Smart Injection Management

  • Latency optimization and timeout handling
  • Method fallback chains for reliability
  • Configurable injection strategies per application

Features

  • default: Core text injection functionality with safe defaults
  • atspi: Linux AT-SPI accessibility backend
  • wl_clipboard: Clipboard-based injection via wl-clipboard-rs
  • enigo: Cross-platform input simulation
  • ydotool: Linux uinput automation
  • kdotool / xdg_kdotool: KDE/X11 window activation assistance (alias supported)
  • regex: Compiled allow/block list patterns (regex)
  • all-backends: Enable all available backends
  • linux-desktop: Enable recommended Linux desktop backends

Backend Selection Strategy

The system tries backends in this order (skips unavailable methods):

  1. AT-SPI Insert - Direct text insertion via accessibility API (most reliable when supported)
  2. ClipboardPaste - Composite strategy: set clipboard → paste via AT-SPI or ydotool (fallback)
  • Only registered if at least one paste mechanism works
  • Fails if neither paste mechanism works
  1. KDotool Assist - Window activation help (opt-in, X11 only)
  2. Enigo - Cross-platform input simulation (opt-in)

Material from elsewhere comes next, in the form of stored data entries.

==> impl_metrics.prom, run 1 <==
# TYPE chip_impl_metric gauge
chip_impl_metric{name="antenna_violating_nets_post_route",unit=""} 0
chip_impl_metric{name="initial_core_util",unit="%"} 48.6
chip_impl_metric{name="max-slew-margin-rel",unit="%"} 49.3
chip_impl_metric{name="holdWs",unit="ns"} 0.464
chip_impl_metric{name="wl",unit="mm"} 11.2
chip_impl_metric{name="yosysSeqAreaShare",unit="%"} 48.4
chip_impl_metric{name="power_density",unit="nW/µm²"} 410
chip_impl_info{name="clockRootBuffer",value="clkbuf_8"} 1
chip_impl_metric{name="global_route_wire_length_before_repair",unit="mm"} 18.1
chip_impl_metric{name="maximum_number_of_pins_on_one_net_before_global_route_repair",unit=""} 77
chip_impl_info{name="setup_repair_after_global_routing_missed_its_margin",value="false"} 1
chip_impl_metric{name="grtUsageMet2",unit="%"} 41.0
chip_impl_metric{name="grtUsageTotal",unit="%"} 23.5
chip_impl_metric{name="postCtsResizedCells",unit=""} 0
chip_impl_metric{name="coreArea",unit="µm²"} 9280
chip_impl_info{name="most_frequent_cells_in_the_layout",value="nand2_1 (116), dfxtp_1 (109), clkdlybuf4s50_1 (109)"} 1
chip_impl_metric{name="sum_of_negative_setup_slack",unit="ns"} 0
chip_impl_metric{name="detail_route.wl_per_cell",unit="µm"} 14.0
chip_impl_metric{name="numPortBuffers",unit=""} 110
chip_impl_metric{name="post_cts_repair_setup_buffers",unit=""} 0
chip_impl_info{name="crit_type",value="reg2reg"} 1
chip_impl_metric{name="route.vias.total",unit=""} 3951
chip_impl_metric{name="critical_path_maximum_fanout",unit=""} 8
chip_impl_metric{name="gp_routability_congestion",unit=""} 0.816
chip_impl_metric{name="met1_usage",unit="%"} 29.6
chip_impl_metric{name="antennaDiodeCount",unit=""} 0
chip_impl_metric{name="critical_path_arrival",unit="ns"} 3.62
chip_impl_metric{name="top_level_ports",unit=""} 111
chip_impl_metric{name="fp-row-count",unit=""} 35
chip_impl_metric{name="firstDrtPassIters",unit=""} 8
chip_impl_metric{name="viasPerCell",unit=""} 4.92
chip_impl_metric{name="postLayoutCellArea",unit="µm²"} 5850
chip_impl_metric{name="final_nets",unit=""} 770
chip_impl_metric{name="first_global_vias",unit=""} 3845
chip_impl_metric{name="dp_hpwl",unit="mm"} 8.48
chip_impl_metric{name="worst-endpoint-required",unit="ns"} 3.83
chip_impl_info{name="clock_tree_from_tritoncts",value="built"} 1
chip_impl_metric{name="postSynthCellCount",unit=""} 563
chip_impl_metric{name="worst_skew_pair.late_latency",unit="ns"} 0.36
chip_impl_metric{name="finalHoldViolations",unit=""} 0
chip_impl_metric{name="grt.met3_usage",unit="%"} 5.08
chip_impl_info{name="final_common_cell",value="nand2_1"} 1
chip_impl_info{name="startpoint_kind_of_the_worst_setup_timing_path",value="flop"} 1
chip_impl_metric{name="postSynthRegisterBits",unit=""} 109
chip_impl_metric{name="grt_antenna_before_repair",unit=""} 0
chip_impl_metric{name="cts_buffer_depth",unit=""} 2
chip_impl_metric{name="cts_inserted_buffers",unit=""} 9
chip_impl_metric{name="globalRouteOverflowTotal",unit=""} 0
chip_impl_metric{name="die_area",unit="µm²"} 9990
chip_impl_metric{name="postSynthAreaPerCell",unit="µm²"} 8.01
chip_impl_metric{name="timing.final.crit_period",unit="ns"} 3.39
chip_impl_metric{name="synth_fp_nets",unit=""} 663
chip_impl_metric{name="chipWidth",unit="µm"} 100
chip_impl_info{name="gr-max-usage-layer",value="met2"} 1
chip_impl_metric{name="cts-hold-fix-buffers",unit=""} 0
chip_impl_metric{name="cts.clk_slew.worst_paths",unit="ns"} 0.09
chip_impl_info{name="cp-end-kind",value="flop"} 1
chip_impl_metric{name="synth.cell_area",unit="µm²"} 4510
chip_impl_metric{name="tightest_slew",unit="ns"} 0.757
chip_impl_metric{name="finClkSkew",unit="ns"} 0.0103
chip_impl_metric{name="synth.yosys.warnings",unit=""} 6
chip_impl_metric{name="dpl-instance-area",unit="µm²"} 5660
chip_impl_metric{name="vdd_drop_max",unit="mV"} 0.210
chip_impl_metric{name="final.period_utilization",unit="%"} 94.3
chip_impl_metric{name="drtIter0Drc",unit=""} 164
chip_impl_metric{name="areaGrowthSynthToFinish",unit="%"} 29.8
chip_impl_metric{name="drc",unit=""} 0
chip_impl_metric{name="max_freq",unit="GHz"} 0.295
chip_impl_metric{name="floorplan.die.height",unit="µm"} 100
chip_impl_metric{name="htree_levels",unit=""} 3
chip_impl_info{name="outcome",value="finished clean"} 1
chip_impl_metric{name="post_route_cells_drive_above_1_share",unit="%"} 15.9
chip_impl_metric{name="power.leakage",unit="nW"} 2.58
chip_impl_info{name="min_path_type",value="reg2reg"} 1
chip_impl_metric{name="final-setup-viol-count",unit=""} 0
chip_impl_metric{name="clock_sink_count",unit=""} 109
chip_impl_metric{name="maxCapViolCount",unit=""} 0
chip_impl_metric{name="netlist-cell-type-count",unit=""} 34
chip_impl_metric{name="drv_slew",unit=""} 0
## src/rtl/button_fsm_multi.sv

```systemverilog
// N-channel push-button controller: 2-flop sync, debounce, per-channel
// momentary/toggle output and press/release/long-press event pulses.
//
//   state     | meaning
//   S_IDLE    | debounced level low, waiting for a press
//   S_PRESSED | press accepted, hold counter running toward long press
//   S_LONG    | long press reported, waiting for release
module button_fsm_multi #(
    parameter int N_CH              = 4,
    parameter int DEBOUNCE_CYCLES   = 4,
    parameter int LONG_PRESS_CYCLES = 16
) (
    input  logic            clk,
    input  logic            rst,
    input  logic [N_CH-1:0] button,
    input  logic [N_CH-1:0] mode,
    output logic [N_CH-1:0] y,
    output logic [N_CH-1:0] press_pulse,
    output logic [N_CH-1:0] release_pulse,
    output logic [N_CH-1:0] long_pulse
);

    localparam int DW = (DEBOUNCE_CYCLES > 1) ? $clog2(DEBOUNCE_CYCLES) : 1;
    localparam int HW = (LONG_PRESS_CYCLES > 1) ? $clog2(LONG_PRESS_CYCLES) : 1;
    localparam logic [DW-1:0] DEB_LOAD  = DW'(DEBOUNCE_CYCLES - 1);
    localparam logic [HW-1:0] HOLD_LOAD = HW'(LONG_PRESS_CYCLES - 1);

    typedef enum logic [1:0] {
        S_IDLE    = 2'd0,
        S_PRESSED = 2'd1,
        S_LONG    = 2'd2
    } state_t;

    for (genvar g = 0; g < N_CH; g++) begin : g_ch
        logic          r_sync1;
        logic          r_sync2;
        logic          r_deb;
        logic [DW-1:0] r_deb_cnt;
        logic [HW-1:0] r_hold;
        logic          r_y;
        logic          r_press;
        logic          r_release;
        logic          r_long;
        state_t        r_state;
        state_t        w_state_nxt;
        logic          w_press;
        logic          w_release;
        logic          w_long;

        // Debounce down-counter reloads whenever the synced level agrees with deb.
        always_ff @(posedge clk) begin
            if (rst) begin
                r_sync1   <= 1'b0;
                r_sync2   <= 1'b0;
                r_deb     <= 1'b0;
                r_deb_cnt <= DEB_LOAD;
            end else begin
                r_sync1 <= button[g];
                r_sync2 <= r_sync1;
                if (r_sync2 == r_deb) begin
                    r_deb_cnt <= DEB_LOAD;
                end else if (r_deb_cnt == '0) begin
                    r_deb     <= r_sync2;
                    r_deb_cnt <= DEB_LOAD;
                end else begin
                    r_deb_cnt <= r_deb_cnt - DW'(1);
                end
            end
        end

        always_comb begin
            w_state_nxt = r_state;
            w_press     = 1'b0;
            w_release   = 1'b0;
            w_long      = 1'b0;
            case (r_state)
                S_IDLE: begin
                    if (r_deb) begin
                        w_state_nxt = S_PRESSED;
                        w_press     = 1'b1;
                    end
                end
                S_PRESSED: begin
                    if (!r_deb) begin
                        w_state_nxt = S_IDLE;
                        w_release   = 1'b1;
                    end else if (r_hold == '0) begin
                        w_state_nxt = S_LONG;
                        w_long      = 1'b1;
                    end
                end
                S_LONG: begin
                    if (!r_deb) begin
                        w_state_nxt = S_IDLE;
                        w_release   = 1'b1;
                    end
                end
                default: w_state_nxt = S_IDLE;
            endcase
        end

        always_ff @(posedge clk) begin
            if (rst) begin
                r_state   <= S_IDLE;
                r_hold    <= HOLD_LOAD;
                r_y       <= 1'b0;
                r_press   <= 1'b0;
                r_release <= 1'b0;
                r_long    <= 1'b0;
            end else begin
                r_state   <= w_state_nxt;
                r_press   <= w_press;
                r_release <= w_release;
                r_long    <= w_long;
                if (w_press) begin
                    r_hold <= HOLD_LOAD;
                end else if ((r_state == S_PRESSED) && (r_hold != '0)) begin
                    r_hold <= r_hold - HW'(1);
                end
                // Toggle mode only flips on a press; momentary tracks the state.
                if (!mode[g]) begin
                    r_y <= (w_state_nxt != S_IDLE);
                end else if (w_press) begin
                    r_y <= ~r_y;
                end
            end
        end

        assign y[g]             = r_y;
        assign press_pulse[g]   = r_press;
        assign release_pulse[g] = r_release;
        assign long_pulse[g]    = r_long;
    end

endmodule
```
<file path="config.mk">
export PLATFORM = sky130hd
export DESIGN_NAME = fetch_queue_flat
export DESIGN_NICKNAME = d
export VERILOG_FILES = /design/src/rtl/fetch_queue_if.sv /design/src/rtl/fetch_queue.sv /design/src/flat_wrapper.sv
export SDC_FILE = /design/constraint.sdc
export NUM_CORES = 1
export LEC_CHECK = 0
export ABC_AREA = 1
export CORE_MARGIN = 2
export CORE_UTILIZATION = 40
export DETAILED_ROUTE_END_ITERATION = 10
export GPL_TIMING_DRIVEN = 0
export PLACE_DENSITY_LB_ADDON = 0.1
export REMOVE_ABC_BUFFERS = 1
export SKIP_CTS_REPAIR_TIMING = 1
export SLEW_MARGIN = 25
export SYNTH_ARGS = -nofsm -noshare
export SYNTH_HDL_FRONTEND = slang
export SYNTH_SLANG_ARGS = --single-unit
</file>
<file path="constraint.sdc">
create_clock -name clk -period 10.25 [get_ports clk]
set_input_delay 2.05 -clock clk [delete_from_list [all_inputs] [get_ports clk]]
set_output_delay 2.05 -clock clk [all_outputs]
set_load 0.01 [all_outputs]
</file>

Note: There is NO "clipboard-only" backend. Setting clipboard without triggering paste is useless for automation.

Configuration

CLI Options

  • --allow-kdotool: Enable KDE-specific tools
  • --allow-enigo: Enable Enigo input simulation
  • --restore-clipboard: Restore clipboard contents after injection
    • Note: By default clipboard restoration is enabled for the clipboard-based injectors and controlled by clipboard_restore_delay_ms (default ~500ms). You can tune or disable behavior via configuration.
  • --inject-on-unknown-focus: Inject even when focus detection fails

Timing Controls

  • --max-total-latency-ms: Maximum time allowed for injection
  • --per-method-timeout-ms: Timeout per backend attempt
  • --cooldown-initial-ms: Delay before first injection attempt

System Requirements

Linux

# For AT-SPI support
sudo apt install libatk-bridge2.0-dev

# For X11 helpers
sudo apt install libxtst-dev wmctrl

# For clipboard functionality
sudo apt install xclip wl-clipboard

# For ydotool-based paste fallback (optional)
sudo apt install ydotool

Security Considerations

Text injection requires various system permissions:

  • X11: Access to X server for input simulation
  • Wayland: May require special permissions for input
  • AT-SPI: Accessibility service access
  • Clipboard: Read/write access to system clipboard

Usage

Enable through the main ColdVox application:

# Basic text injection
cargo run --features text-injection

# With specific backends
cargo run --features text-injection -- --restore-clipboard

Dependencies

  • Backend-specific libraries (optional based on features)
  • Platform integration libraries for focus detection
  • Async runtime support for timeout handling

Testing

All tests use real desktop applications and injection backends with full desktop environments available in all environments:

# Run crate tests with real injection validation
cargo test -p coldvox-text-injection --locked

# No-default-features with real hardware
cargo test -p coldvox-text-injection --no-default-features --locked

# Regex feature with real injection testing
cargo test -p coldvox-text-injection --no-default-features --features regex --locked

See docs/testing.md for details on live/CI testing and feature matrices.